PROBLEM DETAILS – Restate exactly the lines from the top of the listing below to the line containing "tap | 77 | 96.3 | 0.0214"; the remaining lines are not wanted.

DATA FOR THIS EXERCISE –
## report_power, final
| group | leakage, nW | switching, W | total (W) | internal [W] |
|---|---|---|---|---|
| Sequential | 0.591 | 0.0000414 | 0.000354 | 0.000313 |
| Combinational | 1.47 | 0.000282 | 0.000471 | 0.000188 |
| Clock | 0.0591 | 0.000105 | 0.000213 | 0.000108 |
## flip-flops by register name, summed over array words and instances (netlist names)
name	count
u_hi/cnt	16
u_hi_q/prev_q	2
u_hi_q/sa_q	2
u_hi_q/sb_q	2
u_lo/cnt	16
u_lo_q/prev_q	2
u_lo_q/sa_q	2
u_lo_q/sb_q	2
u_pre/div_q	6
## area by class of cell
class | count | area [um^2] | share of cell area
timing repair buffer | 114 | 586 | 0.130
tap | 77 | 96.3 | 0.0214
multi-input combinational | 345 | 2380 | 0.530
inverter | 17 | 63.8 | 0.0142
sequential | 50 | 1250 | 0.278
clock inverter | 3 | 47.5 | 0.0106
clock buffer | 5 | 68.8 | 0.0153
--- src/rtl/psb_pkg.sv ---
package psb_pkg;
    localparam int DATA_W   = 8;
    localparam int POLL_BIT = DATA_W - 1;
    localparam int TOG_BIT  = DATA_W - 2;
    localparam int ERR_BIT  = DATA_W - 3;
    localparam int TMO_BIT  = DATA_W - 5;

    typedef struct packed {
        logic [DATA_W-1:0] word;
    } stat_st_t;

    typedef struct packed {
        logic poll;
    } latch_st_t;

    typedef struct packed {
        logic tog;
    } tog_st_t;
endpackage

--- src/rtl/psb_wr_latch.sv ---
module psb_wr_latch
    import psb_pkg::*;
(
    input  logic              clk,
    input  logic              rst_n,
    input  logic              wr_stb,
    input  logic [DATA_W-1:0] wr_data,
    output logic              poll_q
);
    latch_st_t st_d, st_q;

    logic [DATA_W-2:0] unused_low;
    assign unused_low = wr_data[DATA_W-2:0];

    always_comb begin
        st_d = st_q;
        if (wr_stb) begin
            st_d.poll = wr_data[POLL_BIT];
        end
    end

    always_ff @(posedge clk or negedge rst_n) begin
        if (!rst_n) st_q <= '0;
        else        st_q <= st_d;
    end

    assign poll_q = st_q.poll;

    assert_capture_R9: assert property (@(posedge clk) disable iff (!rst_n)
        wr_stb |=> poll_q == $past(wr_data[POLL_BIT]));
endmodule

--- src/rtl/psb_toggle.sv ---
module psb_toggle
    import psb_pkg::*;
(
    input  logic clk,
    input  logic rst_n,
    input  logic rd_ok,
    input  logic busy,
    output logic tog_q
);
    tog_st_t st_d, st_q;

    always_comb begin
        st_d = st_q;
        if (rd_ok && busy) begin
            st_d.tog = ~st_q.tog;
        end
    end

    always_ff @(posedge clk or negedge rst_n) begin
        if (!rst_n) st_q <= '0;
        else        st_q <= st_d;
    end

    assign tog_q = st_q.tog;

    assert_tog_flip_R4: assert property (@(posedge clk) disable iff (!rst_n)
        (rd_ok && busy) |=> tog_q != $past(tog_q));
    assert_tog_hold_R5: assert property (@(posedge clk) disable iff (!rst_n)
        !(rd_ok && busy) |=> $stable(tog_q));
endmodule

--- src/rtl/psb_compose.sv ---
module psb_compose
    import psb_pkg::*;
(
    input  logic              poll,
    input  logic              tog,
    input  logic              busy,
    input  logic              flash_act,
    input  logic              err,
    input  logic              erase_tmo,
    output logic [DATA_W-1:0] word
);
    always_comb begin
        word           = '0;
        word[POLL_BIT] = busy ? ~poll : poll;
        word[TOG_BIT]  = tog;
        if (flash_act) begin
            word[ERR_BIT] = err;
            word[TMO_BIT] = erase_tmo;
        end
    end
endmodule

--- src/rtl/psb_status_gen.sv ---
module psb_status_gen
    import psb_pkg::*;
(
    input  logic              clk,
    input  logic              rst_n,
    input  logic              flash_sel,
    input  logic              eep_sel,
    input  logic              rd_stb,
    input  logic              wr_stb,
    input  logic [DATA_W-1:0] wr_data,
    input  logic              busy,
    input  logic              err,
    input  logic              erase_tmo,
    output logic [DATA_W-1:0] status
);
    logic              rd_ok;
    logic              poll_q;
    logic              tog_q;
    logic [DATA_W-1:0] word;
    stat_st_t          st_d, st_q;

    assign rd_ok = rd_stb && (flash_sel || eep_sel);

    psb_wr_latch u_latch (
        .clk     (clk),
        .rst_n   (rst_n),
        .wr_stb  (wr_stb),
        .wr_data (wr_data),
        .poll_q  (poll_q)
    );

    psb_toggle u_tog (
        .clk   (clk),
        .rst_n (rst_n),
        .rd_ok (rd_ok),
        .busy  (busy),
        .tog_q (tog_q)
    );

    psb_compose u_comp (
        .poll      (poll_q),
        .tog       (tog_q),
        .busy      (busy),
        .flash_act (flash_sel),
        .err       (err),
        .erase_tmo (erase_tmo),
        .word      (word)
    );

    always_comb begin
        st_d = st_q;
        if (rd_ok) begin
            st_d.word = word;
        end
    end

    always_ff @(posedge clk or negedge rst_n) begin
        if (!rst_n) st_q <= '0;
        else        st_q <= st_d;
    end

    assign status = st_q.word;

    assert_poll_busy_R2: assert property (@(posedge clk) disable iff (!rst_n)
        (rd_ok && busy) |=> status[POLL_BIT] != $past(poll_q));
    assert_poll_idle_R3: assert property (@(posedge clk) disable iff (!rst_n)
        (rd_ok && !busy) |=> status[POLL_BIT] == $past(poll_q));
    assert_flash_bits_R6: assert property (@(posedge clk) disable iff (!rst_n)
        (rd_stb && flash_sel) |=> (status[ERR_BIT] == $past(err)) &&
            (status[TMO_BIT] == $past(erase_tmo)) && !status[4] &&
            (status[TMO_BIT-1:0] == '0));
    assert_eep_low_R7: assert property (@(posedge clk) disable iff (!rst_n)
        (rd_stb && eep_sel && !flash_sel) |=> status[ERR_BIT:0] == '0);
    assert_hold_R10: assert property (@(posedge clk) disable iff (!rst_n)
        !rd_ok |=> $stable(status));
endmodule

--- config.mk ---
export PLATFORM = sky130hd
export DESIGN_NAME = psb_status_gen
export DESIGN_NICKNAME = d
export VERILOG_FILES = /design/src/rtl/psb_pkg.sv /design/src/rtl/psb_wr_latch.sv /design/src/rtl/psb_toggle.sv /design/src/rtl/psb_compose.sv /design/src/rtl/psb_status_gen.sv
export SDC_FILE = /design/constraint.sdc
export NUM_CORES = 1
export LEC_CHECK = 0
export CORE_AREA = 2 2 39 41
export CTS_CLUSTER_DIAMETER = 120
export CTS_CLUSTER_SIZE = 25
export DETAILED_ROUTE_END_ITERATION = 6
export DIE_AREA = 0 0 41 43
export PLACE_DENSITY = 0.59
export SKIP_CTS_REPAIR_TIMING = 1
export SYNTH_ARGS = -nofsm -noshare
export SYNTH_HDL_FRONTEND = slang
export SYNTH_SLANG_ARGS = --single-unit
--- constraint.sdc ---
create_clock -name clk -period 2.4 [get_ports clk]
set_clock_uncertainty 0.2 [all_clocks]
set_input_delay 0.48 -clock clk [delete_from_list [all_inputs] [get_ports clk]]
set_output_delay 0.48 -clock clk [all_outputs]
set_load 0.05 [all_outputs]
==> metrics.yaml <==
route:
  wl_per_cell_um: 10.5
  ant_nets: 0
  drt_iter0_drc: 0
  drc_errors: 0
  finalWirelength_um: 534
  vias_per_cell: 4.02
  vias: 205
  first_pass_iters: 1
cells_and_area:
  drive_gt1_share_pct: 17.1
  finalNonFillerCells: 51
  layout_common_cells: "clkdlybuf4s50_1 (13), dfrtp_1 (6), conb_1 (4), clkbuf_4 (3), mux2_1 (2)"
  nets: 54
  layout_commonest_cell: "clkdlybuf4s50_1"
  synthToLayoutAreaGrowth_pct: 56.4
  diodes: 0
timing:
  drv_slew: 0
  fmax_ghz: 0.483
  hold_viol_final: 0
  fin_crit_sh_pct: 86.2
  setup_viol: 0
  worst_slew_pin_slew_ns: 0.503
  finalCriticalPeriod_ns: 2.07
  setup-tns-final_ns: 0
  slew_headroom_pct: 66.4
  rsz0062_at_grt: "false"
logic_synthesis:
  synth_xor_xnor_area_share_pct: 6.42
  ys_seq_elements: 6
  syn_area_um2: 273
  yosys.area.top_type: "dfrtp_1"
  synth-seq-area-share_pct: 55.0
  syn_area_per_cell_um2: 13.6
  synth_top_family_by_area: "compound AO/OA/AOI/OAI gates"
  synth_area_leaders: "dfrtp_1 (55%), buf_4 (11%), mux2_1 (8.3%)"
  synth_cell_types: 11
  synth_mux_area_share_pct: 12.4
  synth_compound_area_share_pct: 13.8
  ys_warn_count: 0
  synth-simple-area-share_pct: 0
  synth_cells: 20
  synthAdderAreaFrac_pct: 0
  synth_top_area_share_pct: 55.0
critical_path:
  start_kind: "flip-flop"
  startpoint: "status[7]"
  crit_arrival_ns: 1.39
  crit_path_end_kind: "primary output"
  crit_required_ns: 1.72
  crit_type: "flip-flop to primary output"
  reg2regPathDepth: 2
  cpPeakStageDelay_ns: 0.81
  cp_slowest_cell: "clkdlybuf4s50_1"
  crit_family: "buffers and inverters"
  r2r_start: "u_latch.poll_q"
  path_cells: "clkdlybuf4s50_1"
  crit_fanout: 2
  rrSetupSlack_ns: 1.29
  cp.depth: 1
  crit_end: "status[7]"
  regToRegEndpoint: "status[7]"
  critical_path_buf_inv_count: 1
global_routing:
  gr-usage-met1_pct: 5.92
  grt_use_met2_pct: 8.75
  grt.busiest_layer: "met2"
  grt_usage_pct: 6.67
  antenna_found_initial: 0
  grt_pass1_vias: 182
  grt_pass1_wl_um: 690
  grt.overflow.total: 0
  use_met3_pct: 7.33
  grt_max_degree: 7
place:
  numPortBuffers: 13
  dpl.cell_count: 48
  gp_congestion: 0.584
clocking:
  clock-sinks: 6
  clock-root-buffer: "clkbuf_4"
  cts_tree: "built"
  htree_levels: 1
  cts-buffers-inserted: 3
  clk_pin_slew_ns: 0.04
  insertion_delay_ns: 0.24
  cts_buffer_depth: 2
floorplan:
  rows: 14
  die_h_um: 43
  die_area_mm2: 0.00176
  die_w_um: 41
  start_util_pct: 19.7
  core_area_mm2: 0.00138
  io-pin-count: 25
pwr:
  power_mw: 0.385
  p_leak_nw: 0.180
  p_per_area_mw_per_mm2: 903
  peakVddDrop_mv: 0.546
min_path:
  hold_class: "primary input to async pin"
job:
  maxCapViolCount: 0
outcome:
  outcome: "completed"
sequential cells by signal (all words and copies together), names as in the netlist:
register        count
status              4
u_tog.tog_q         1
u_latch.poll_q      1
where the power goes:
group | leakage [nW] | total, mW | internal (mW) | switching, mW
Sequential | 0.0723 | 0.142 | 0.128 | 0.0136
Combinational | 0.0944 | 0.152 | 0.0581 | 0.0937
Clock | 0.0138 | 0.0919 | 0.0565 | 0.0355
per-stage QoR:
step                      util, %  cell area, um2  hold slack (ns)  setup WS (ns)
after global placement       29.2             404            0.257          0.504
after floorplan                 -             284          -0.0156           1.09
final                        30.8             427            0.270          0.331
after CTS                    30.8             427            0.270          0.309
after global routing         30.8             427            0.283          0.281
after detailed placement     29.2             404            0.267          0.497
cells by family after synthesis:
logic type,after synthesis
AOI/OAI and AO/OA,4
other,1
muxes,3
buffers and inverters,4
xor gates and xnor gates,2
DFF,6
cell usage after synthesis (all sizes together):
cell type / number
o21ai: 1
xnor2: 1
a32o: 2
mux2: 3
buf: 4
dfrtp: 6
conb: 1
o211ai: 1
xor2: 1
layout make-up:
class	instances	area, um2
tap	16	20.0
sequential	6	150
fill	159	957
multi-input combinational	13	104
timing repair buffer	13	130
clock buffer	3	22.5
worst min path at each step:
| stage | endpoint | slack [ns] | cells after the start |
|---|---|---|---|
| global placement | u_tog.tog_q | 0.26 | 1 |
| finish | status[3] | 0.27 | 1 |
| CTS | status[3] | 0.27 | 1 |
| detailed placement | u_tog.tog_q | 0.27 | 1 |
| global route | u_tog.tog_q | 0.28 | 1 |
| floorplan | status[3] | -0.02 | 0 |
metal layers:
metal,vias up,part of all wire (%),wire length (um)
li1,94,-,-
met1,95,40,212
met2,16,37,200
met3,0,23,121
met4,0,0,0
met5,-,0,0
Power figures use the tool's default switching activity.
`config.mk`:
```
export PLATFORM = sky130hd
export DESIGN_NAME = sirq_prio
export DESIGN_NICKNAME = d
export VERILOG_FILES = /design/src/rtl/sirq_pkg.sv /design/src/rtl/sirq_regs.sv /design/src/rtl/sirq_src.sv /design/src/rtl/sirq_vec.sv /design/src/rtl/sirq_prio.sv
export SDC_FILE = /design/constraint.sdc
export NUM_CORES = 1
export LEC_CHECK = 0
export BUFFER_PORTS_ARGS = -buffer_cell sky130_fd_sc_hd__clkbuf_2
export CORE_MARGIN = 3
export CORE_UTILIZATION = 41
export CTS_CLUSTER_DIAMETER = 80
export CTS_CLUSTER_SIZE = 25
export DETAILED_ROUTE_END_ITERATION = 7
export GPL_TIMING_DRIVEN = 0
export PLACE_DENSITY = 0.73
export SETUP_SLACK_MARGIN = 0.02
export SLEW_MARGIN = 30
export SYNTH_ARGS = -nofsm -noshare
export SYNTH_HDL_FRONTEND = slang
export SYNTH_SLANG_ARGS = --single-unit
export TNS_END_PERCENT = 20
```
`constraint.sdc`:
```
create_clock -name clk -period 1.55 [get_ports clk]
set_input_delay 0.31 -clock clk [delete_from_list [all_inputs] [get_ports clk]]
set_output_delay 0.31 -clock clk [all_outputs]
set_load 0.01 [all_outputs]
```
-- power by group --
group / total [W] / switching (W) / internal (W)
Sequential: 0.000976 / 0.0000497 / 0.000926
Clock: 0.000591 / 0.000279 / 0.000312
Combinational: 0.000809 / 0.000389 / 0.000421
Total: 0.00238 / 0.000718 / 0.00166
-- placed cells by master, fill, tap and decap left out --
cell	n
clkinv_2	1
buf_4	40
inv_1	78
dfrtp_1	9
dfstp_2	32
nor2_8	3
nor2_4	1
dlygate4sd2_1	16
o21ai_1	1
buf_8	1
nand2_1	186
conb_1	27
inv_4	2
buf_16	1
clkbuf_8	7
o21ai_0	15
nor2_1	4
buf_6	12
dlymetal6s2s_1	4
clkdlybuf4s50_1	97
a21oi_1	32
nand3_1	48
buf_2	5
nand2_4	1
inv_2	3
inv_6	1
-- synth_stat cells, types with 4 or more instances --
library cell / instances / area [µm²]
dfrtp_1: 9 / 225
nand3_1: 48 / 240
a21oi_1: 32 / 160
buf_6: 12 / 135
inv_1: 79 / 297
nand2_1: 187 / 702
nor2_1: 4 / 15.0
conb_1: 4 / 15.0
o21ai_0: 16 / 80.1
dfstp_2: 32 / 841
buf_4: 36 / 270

TASK SOLUTION –
## report_power, final
| group | leakage, nW | switching, W | total (W) | internal [W] |
|---|---|---|---|---|
| Sequential | 0.591 | 0.0000414 | 0.000354 | 0.000313 |
| Combinational | 1.47 | 0.000282 | 0.000471 | 0.000188 |
| Clock | 0.0591 | 0.000105 | 0.000213 | 0.000108 |
## flip-flops by register name, summed over array words and instances (netlist names)
name	count
u_hi/cnt	16
u_hi_q/prev_q	2
u_hi_q/sa_q	2
u_hi_q/sb_q	2
u_lo/cnt	16
u_lo_q/prev_q	2
u_lo_q/sa_q	2
u_lo_q/sb_q	2
u_pre/div_q	6
## area by class of cell
class | count | area [um^2] | share of cell area
timing repair buffer | 114 | 586 | 0.130
tap | 77 | 96.3 | 0.0214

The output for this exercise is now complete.